Se fondant sur les dispositions de l’article 6 de la convention européenne de sauvegarde des droits de l’homme qui dispose que « Tout accusé a droit notamment à (…) disposer du temps et des facilités nécessaires à la préparation de sa défense. », et de l’article 7 de la Convention n°158 de l’Organisation Internationale du Travail susvisé, le Conseil de Prud’hommes d’Evreux a constaté que la salariée n’avait pu découvrir les griefs qui lui étaient reprochés qu’au moment de son entretien préalable et n’avait pu se défendre équitablement. Il a, en conséquence, considéré que le licenciement de la salariée était entaché de nullité et condamné l’employeur à 46.000 euros de dommages et intérêts pour licenciement nul.

 

Vers une obligation de motiver la lettre de convocation à entretien préalable ?

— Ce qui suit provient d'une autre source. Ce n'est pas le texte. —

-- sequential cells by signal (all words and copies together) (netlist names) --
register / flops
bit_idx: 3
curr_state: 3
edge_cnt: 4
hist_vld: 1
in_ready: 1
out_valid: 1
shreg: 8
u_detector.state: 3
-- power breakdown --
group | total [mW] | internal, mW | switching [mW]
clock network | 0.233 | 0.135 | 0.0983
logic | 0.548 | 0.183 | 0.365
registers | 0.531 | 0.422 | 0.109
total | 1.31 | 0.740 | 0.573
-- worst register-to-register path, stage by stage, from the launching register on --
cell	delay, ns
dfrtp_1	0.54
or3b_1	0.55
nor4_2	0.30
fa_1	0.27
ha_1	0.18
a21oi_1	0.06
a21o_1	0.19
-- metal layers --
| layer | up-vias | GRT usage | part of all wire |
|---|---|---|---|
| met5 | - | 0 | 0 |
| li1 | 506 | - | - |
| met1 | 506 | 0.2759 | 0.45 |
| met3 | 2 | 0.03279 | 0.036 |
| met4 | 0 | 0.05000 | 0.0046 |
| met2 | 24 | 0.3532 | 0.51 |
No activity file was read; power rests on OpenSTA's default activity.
File: config.mk
export PLATFORM = sky130hd
export DESIGN_NAME = hazard_forward_unit
export DESIGN_NICKNAME = d
export VERILOG_FILES = /design/src/rtl/hazard_forward_unit.sv
export SDC_FILE = /design/constraint.sdc
export NUM_CORES = 1
export LEC_CHECK = 0
export BUFFER_PORTS_ARGS = -buffer_cell sky130_fd_sc_hd__buf_4
export CAP_MARGIN = 10
export CORE_AREA = 2 2 162 164
export DETAILED_ROUTE_END_ITERATION = 16
export DIE_AREA = 0 0 164 166
export SLEW_MARGIN = 20
export SYNTH_ARGS = -nofsm -noshare
export SYNTH_HDL_FRONTEND = slang
export SYNTH_SLANG_ARGS = --single-unit
File: constraint.sdc
create_clock -name clk -period 3.8 [get_ports clk]
set_input_delay 0.19 -clock clk [delete_from_list [all_inputs] [get_ports clk]]
set_output_delay 0.19 -clock clk [all_outputs]
set_load 0.02 [all_outputs]
### src/rtl/uart_rx_capture.sv
// UART receiver (8N1) feeding a first-word-fall-through byte FIFO with registered CTS flow control.
// Define UART_RX_PARITY_EN to receive 8E1 frames; the even-parity result is checked at the stop bit.
module uart_rx_capture #(
  parameter int unsigned CLKS_PER_BIT = 868,
  parameter int unsigned FIFO_DEPTH   = 8
) (
  input  logic                         io_clock,
  input  logic                         io_reset,
  input  logic                         io_rxd,
  output logic                         io_cts,
  output logic                         io_data_valid,
  input  logic                         io_data_ready,
  output logic [7:0]                   io_data_payload,
  output logic                         io_frameError,
  output logic                         io_overrun,
  output logic [$clog2(FIFO_DEPTH):0]  io_occupancy
);

  localparam int unsigned    AW        = $clog2(FIFO_DEPTH);
  localparam int unsigned    OW        = AW + 1;
  localparam logic [15:0]    BIT_LOAD  = 16'(CLKS_PER_BIT);
  localparam logic [15:0]    HALF_LOAD = 16'(CLKS_PER_BIT / 2);
  localparam logic [OW-1:0]  FULL_LVL  = OW'(FIFO_DEPTH);
  localparam logic [OW-1:0]  CTS_LVL   = OW'(FIFO_DEPTH - 2);

  typedef enum logic [2:0] {
    IDLE,
    START,
    DATA,
`ifdef UART_RX_PARITY_EN
    PARITY,
`endif
    STOP,
    BREAK
  } state_t;

  // Reset asserts asynchronously but releases on a clock edge so no flop leaves reset mid-cycle.
  logic [1:0] rst_pipe;
  logic       rst_n;

  always_ff @(posedge io_clock or negedge io_reset) begin
    if (!io_reset) rst_pipe <= '0;
    else           rst_pipe <= {rst_pipe[0], 1'b1};
  end

  assign rst_n = rst_pipe[1];

  logic rxd_meta;
  logic rxd_sync;

  always_ff @(posedge io_clock or negedge rst_n) begin
    if (!rst_n) begin
      rxd_meta <= 1'b1;
      rxd_sync <= 1'b1;
    end else begin
      rxd_meta <= io_rxd;
      rxd_sync <= rxd_meta;
    end
  end

  state_t      state, state_n;
  logic [15:0] cnt, cnt_n;
  logic [2:0]  bit_idx, bit_idx_n;
  logic [7:0]  shreg, shreg_n;
  logic        tick;
  logic        push;
  logic        fe_set;
  logic        parity_ok;

`ifdef UART_RX_PARITY_EN
  logic par_bit, par_bit_n;
  assign parity_ok = ((^shreg) == par_bit);
`else
  assign parity_ok = 1'b1;
`endif

  assign tick = (cnt == 16'd1);

  always_ff @(posedge io_clock or negedge rst_n) begin
    if (!rst_n) begin
      state   <= IDLE;
      cnt     <= '0;
      bit_idx <= '0;
      shreg   <= '0;
`ifdef UART_RX_PARITY_EN
      par_bit <= 1'b0;
`endif
    end else begin
      state   <= state_n;
      cnt     <= cnt_n;
      bit_idx <= bit_idx_n;
      shreg   <= shreg_n;
`ifdef UART_RX_PARITY_EN
      par_bit <= par_bit_n;
`endif
    end
  end

  always_comb begin
    state_n   = state;
    cnt_n     = cnt;
    bit_idx_n = bit_idx;
    shreg_n   = shreg;
`ifdef UART_RX_PARITY_EN
    par_bit_n = par_bit;
`endif
    push      = 1'b0;
    fe_set    = 1'b0;
    case (state)
      IDLE: begin
        if (!rxd_sync) begin
          state_n = START;
          cnt_n   = HALF_LOAD;
        end
      end
      START: begin
        if (tick) begin
          if (!rxd_sync) begin
            state_n   = DATA;
            cnt_n     = BIT_LOAD;
            bit_idx_n = '0;
          end else begin
            state_n = IDLE;
          end
        end else begin
          cnt_n = cnt - 16'd1;
        end
      end
      DATA: begin
        if (tick) begin
          shreg_n   = {rxd_sync, shreg[7:1]};
          cnt_n     = BIT_LOAD;
          bit_idx_n = bit_idx + 3'd1;
          if (bit_idx == 3'd7) begin
`ifdef UART_RX_PARITY_EN
            state_n = PARITY;
`else
            state_n = STOP;
`endif
          end
        end else begin
          cnt_n = cnt - 16'd1;
        end
      end
`ifdef UART_RX_PARITY_EN
      PARITY: begin
        if (tick) begin
          par_bit_n = rxd_sync;
          cnt_n     = BIT_LOAD;
          state_n   = STOP;
        end else begin
          cnt_n = cnt - 16'd1;
        end
      end
`endif
      STOP: begin
        if (tick) begin
          if (rxd_sync) begin
            push    = parity_ok;
            fe_set  = !parity_ok;
            state_n = IDLE;
          end else begin
            fe_set  = 1'b1;
            state_n = BREAK;
          end
        end else begin
          cnt_n = cnt - 16'd1;
        end
      end
      BREAK: begin
        if (rxd_sync) state_n = IDLE;
      end
      default: state_n = IDLE;
    endcase
  end

  logic [7:0]    mem [FIFO_DEPTH];
  logic [AW-1:0] wr_ptr, rd_ptr;
  logic [OW-1:0] count, count_n;
  logic          full;
  logic          pop;
  logic          push_ok;
  logic          overrun_set;

  // A full FIFO still takes the byte when the head leaves in the same cycle.
  assign full        = (count == FULL_LVL);
  assign pop         = io_data_valid && io_data_ready;
  assign push_ok     = push && (!full || pop);
  assign overrun_set = push && full && !pop;

  always_comb begin
    count_n = count;
    if (push_ok && !pop)      count_n = count + 1'b1;
    else if (pop && !push_ok) count_n = count - 1'b1;
  end

  always_ff @(posedge io_clock) begin
    if (push_ok) mem[wr_ptr] <= shreg;
  end

  always_ff @(posedge io_clock or negedge rst_n) begin
    if (!rst_n) begin
      wr_ptr        <= '0;
      rd_ptr        <= '0;
      count         <= '0;
      io_cts        <= 1'b0;
      io_frameError <= 1'b0;
      io_overrun    <= 1'b0;
    end else begin
      if (push_ok) wr_ptr <= wr_ptr + 1'b1;
      if (pop)     rd_ptr <= rd_ptr + 1'b1;
      count         <= count_n;
      io_cts        <= (count_n >= CTS_LVL);
      io_frameError <= fe_set;
      io_overrun    <= overrun_set;
    end
  end

  assign io_data_valid   = (count != '0);
  assign io_data_payload = io_data_valid ? mem[rd_ptr] : '0;
  assign io_occupancy    = count;

endmodule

A la lumière de ces deux décisions, les employeurs vont ils devoir motiver leurs lettres de convocation à entretien préalable pour éviter que le licenciement prononcé soit entaché de nullité ?

Il convient de relever qu’un pourvoi en cassation a été formé à l’encontre de l’arrêt rendu par la Cour d’appel de Paris du 7 mai 2014 et qu’un appel a été interjeté à l’encontre de la décision rendue par le Conseil de Prud’hommes d’Evreux du 26 mai 2015.

Jusqu’à présent la Cour de cassation n’a eu de cesse de rappeler, à maintes reprises, que si l’employeur doit impérativement indiquer l’objet de l’entretien dans la convocation à entretien préalable, il n’a en revanche pas à préciser les griefs allégués contre le salarié (Cass. Soc. 4/11/1992 n° 91-41189 et 14/11/2000 n°98-44117). Plus récemment, la Cour de cassation a confirmé que le respect des droits de la défense n’impose pas que le salarié ait accès au dossier avant l’entretien préalable, le principe du droit à un procès équitable ne s’appliquant pas au stade non juridictionnel de l’entretien préalable (Cass. Soc. 27/02/2013 n°12-23213). 

Si on s’en tient à la jurisprudence actuelle, il est peu probable que la Cour de cassation confirme de telles décisions, d’autant que les travaux parlementaires ayant conduit, en 1973, à la rédaction des règles de procédure de licenciement et érigé l’entretien préalable comme une étape essentielle de la procédure de licenciement ont toujours rejeté l’obligation pour l’employeur de mentionner les motifs dans la lettre de convocation à entretien préalable. Toutefois, nous ne sommes pas à l’abri d’un revirement de jurisprudence.